Saved data entries ▸
==> config.mk <==
export PLATFORM = sky130hd
export DESIGN_NAME = csr_unit
export DESIGN_NICKNAME = d
export VERILOG_FILES = /design/src/csr_pkg.sv /design/src/csr_access.sv /design/src/csr_counters.sv /design/src/csr_machine_regs.sv /design/src/csr_unit.sv
export SDC_FILE = /design/constraint.sdc
export NUM_CORES = 1
export LEC_CHECK = 0
export BUFFER_PORTS_ARGS = -buffer_cell sky130_fd_sc_hd__buf_2
export CORE_ASPECT_RATIO = 1.1
export CORE_UTILIZATION = 40
export CTS_CLUSTER_DIAMETER = 80
export DETAILED_ROUTE_END_ITERATION = 8
export GPL_ROUTABILITY_DRIVEN = 0
export GPL_TIMING_DRIVEN = 0
export HOLD_SLACK_MARGIN = 0.08
export MAX_ROUTING_LAYER = met4
export REMOVE_ABC_BUFFERS = 1
export SYNTH_ARGS = -nofsm -noshare
export SYNTH_HDL_FRONTEND = slang
export SYNTH_HIERARCHICAL = 1
export SYNTH_SLANG_ARGS = --single-unit
==> constraint.sdc <==
create_clock -name clk -period 4.31 [get_ports clk]
set_clock_uncertainty 0.05 [all_clocks]
set_input_delay 0.431 -clock clk [delete_from_list [all_inputs] [get_ports clk]]
set_output_delay 0.431 -clock clk [all_outputs]
set_load 0.01 [all_outputs]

TASK TO CARRY OUT ▸
From the start of the data to the line that holds "export CTS_CLUSTER_DIAMETER = 80", retype each line exactly, with both ends included.

EXERCISE ANSWER ▸
==> config.mk <==
export PLATFORM = sky130hd
export DESIGN_NAME = csr_unit
export DESIGN_NICKNAME = d
export VERILOG_FILES = /design/src/csr_pkg.sv /design/src/csr_access.sv /design/src/csr_counters.sv /design/src/csr_machine_regs.sv /design/src/csr_unit.sv
export SDC_FILE = /design/constraint.sdc
export NUM_CORES = 1
export LEC_CHECK = 0
export BUFFER_PORTS_ARGS = -buffer_cell sky130_fd_sc_hd__buf_2
export CORE_ASPECT_RATIO = 1.1
export CORE_UTILIZATION = 40
export CTS_CLUSTER_DIAMETER = 80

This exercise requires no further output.